Requirement: Read the listing below and copy out every line that holds "endpoints".

Records to use:

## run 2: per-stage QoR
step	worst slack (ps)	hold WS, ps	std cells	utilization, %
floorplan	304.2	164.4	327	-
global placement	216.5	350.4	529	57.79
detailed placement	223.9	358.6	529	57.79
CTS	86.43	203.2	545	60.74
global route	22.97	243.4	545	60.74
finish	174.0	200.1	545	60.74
$ cat config.mk
export PLATFORM = sky130hd
export DESIGN_NAME = id_branch_redirect
export DESIGN_NICKNAME = d
export VERILOG_FILES = /design/src/rtl/id_branch_redirect.sv
export SDC_FILE = /design/constraint.sdc
export NUM_CORES = 1
export LEC_CHECK = 0
export BUFFER_PORTS_ARGS = -buffer_cell sky130_fd_sc_hd__buf_2
export CAP_MARGIN = 5
export CELL_PAD_IN_SITES_DETAIL_PLACEMENT = 0
export CELL_PAD_IN_SITES_GLOBAL_PLACEMENT = 2
export CORE_UTILIZATION = 33
export CTS_BUF_LIST = sky130_fd_sc_hd__clkbuf_2
export CTS_CLUSTER_SIZE = 10
export DETAILED_ROUTE_END_ITERATION = 6
export MAX_ROUTING_LAYER = met4
export PLACE_DENSITY_LB_ADDON = 0.1
export SLEW_MARGIN = 30
export SYNTH_ARGS = -nofsm -noshare
export SYNTH_HDL_FRONTEND = slang
export SYNTH_SLANG_ARGS = --single-unit
$ cat constraint.sdc
create_clock -name clk -period 11.22 [get_ports clk]
set_input_delay 0 -clock clk [delete_from_list [all_inputs] [get_ports clk]]
set_output_delay 0 -clock clk [all_outputs]
set_load 0.05 [all_outputs]
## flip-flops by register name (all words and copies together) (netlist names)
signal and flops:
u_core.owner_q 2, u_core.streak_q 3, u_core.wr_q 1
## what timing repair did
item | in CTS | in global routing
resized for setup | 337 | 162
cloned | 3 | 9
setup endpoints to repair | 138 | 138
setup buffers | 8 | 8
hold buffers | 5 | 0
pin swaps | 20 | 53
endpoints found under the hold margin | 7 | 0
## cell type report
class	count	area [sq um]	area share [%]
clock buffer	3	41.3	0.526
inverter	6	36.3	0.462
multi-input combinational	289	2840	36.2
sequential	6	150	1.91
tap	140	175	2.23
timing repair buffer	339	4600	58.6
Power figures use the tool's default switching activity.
$ cat src/rtl/packet_frame_ctrl.sv
`timescale 1ns/1ps
// Framing sequencer: tracks STP/SDP..END, streams payload to the buffer,
// commits or discards each packet and publishes a one-deep descriptor.
module packet_frame_ctrl #(
    parameter int LEN_W    = 13,
    parameter int MIN_TLP  = 18,
    parameter int MAX_TLP  = 4112,
    parameter int DLLP_LEN = 6,
    parameter int ERR_W    = 8
) (
    input  logic             clk,
    input  logic             rst_n,
    input  logic             in_valid,
    input  logic [2:0]       in_type,
    input  logic [7:0]       in_data,
    input  logic [1:0]       ctx_next,
    output logic [1:0]       ctx_q,
    output logic             buf_wr_en,
    output logic [7:0]       buf_wr_data,
    output logic             buf_commit,
    output logic             buf_discard,
    output logic             pkt_valid,
    input  logic             pkt_ready,
    output logic             pkt_is_tlp,
    output logic [LEN_W-1:0] pkt_len,
    output logic             err_pulse,
    output logic [ERR_W-1:0] err_cnt
);

    localparam logic [2:0] T_DATA = 3'b000;
    localparam logic [2:0] T_STP  = 3'b001;
    localparam logic [2:0] T_TEND = 3'b010;
    localparam logic [2:0] T_SDP  = 3'b011;
    localparam logic [2:0] T_DEND = 3'b100;
    localparam logic [2:0] T_EDB  = 3'b101;
    localparam logic [2:0] T_NV   = 3'b111;

    typedef enum logic [1:0] {S_IDLE, S_TLP, S_DLLP, S_DROP} state_e;

    state_e            state_q, state_d;
    logic [LEN_W-1:0]  len_q, len_d, len_inc;
    logic              act, wr_d, cmt_req, dis_req, err_req;
    logic              blocked, cmt_ok, dis_d, err_d;

    assign act     = in_valid && (in_type != T_NV);
    assign len_inc = len_q + 1'b1;
    assign blocked = pkt_valid && !pkt_ready;
    assign cmt_ok  = cmt_req && !blocked;
    // A good packet that cannot be published is rolled back as an error
    assign dis_d   = dis_req || (cmt_req && blocked);
    assign err_d   = err_req || (cmt_req && blocked);

    always_comb begin
        state_d = state_q;
        len_d   = len_q;
        wr_d    = 1'b0;
        cmt_req = 1'b0;
        dis_req = 1'b0;
        err_req = 1'b0;
        if (act) begin
            if (in_type == T_STP || in_type == T_SDP) begin
                if (state_q == S_TLP || state_q == S_DLLP) begin
                    dis_req = 1'b1;
                    err_req = 1'b1;
                end
                state_d = (in_type == T_STP) ? S_TLP : S_DLLP;
                len_d   = '0;
            end else begin
                unique case (state_q)
                    S_IDLE: begin
                        if (in_type != T_DATA) err_req = 1'b1;
                    end
                    S_TLP: begin
                        if (in_type == T_DATA) begin
                            wr_d  = 1'b1;
                            len_d = len_inc;
                            if (len_inc == LEN_W'(MAX_TLP)) begin
                                dis_req = 1'b1;
                                err_req = 1'b1;
                                state_d = S_DROP;
                            end
                        end else begin
                            state_d = S_IDLE;
                            if (in_type == T_TEND && len_q >= LEN_W'(MIN_TLP))
                                cmt_req = 1'b1;
                            else begin
                                dis_req = 1'b1;
                                err_req = (in_type != T_EDB);
                            end
                        end
                    end
                    S_DLLP: begin
                        if (in_type == T_DATA) begin
                            wr_d  = 1'b1;
                            len_d = len_inc;
                            if (len_inc > LEN_W'(DLLP_LEN)) begin
                                dis_req = 1'b1;
                                err_req = 1'b1;
                                state_d = S_DROP;
                            end
                        end else begin
                            state_d = S_IDLE;
                            if (in_type == T_DEND && len_q == LEN_W'(DLLP_LEN))
                                cmt_req = 1'b1;
                            else begin
                                dis_req = 1'b1;
                                err_req = 1'b1;
                            end
                        end
                    end
                    S_DROP: begin
                        if (in_type != T_DATA) state_d = S_IDLE;
                    end
                    default: state_d = S_IDLE;
                endcase
            end
        end
    end

    always_ff @(posedge clk or negedge rst_n) begin
        if (!rst_n) begin
            state_q     <= S_IDLE;
            len_q       <= '0;
            ctx_q       <= 2'b00;
            buf_wr_en   <= 1'b0;
            buf_wr_data <= 8'h00;
            buf_commit  <= 1'b0;
            buf_discard <= 1'b0;
            pkt_valid   <= 1'b0;
            pkt_is_tlp  <= 1'b0;
            pkt_len     <= '0;
            err_pulse   <= 1'b0;
            err_cnt     <= '0;
        end else begin
            if (act) ctx_q <= ctx_next;
            state_q     <= state_d;
            len_q       <= len_d;
            buf_wr_en   <= wr_d;
            if (wr_d) buf_wr_data <= in_data;
            buf_commit  <= cmt_ok;
            buf_discard <= dis_d;
            err_pulse   <= err_d;
            if (err_d && err_cnt != '1) err_cnt <= err_cnt + 1'b1;
            if (cmt_ok) begin
                pkt_valid  <= 1'b1;
                pkt_is_tlp <= (state_q == S_TLP);
                pkt_len    <= len_q;
            end else if (pkt_ready) begin
                pkt_valid  <= 1'b0;
            end
        end
    end

endmodule
<file path="config.mk">
export PLATFORM = sky130hd
export DESIGN_NAME = pmu_pkt_deserializer
export DESIGN_NICKNAME = d
export VERILOG_FILES = /design/src/rtl/pmu_pkt_deserializer.sv
export SDC_FILE = /design/constraint.sdc
export NUM_CORES = 1
export LEC_CHECK = 0
export BUFFER_PORTS_ARGS = -buffer_cell sky130_fd_sc_hd__buf_2
export CAP_MARGIN = 5
export CORE_MARGIN = 3
export CORE_UTILIZATION = 55
export CTS_CLUSTER_DIAMETER = 60
export DETAILED_ROUTE_END_ITERATION = 12
export PLACE_DENSITY = 0.84
export SETUP_SLACK_MARGIN = 0.05
export SLEW_MARGIN = 20
export SYNTH_ARGS = -nofsm -noshare
export SYNTH_HDL_FRONTEND = slang
export SYNTH_SLANG_ARGS = --single-unit
</file>
<file path="constraint.sdc">
create_clock -name clk_i -period 3.6 [get_ports clk_i]
set_clock_uncertainty 0.05 [all_clocks]
set_input_delay 0 -clock clk_i [delete_from_list [all_inputs] [get_ports clk_i]]
set_output_delay 0 -clock clk_i [all_outputs]
set_load 0.02 [all_outputs]
</file>
`config.mk`:
```
export PLATFORM = sky130hd
export DESIGN_NAME = tqvp_bus_arbiter
export DESIGN_NICKNAME = d
export VERILOG_FILES = /design/src/rtl/tqvp_bus_arbiter.sv
export SDC_FILE = /design/constraint.sdc
export NUM_CORES = 1
export LEC_CHECK = 0
export CORE_ASPECT_RATIO = 2
export CORE_MARGIN = 5
export CORE_UTILIZATION = 61
export CTS_CLUSTER_SIZE = 30
export DETAILED_ROUTE_END_ITERATION = 8
export DONT_BUFFER_PORTS = 1
export GPL_TIMING_DRIVEN = 0
export PLACE_DENSITY = 0.84
export SYNTH_ARGS = -nofsm -noshare
export SYNTH_HDL_FRONTEND = slang
export SYNTH_SLANG_ARGS = --single-unit
export TNS_END_PERCENT = 20
```
`constraint.sdc`:
```
create_clock -name clk -period 2.1 [get_ports clk]
set_input_delay 0.105 -clock clk [delete_from_list [all_inputs] [get_ports clk]]
set_output_delay 0.105 -clock clk [all_outputs]
set_load 0.02 [all_outputs]
```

Result of this task:
setup endpoints to repair | 138 | 138
endpoints found under the hold margin | 7 | 0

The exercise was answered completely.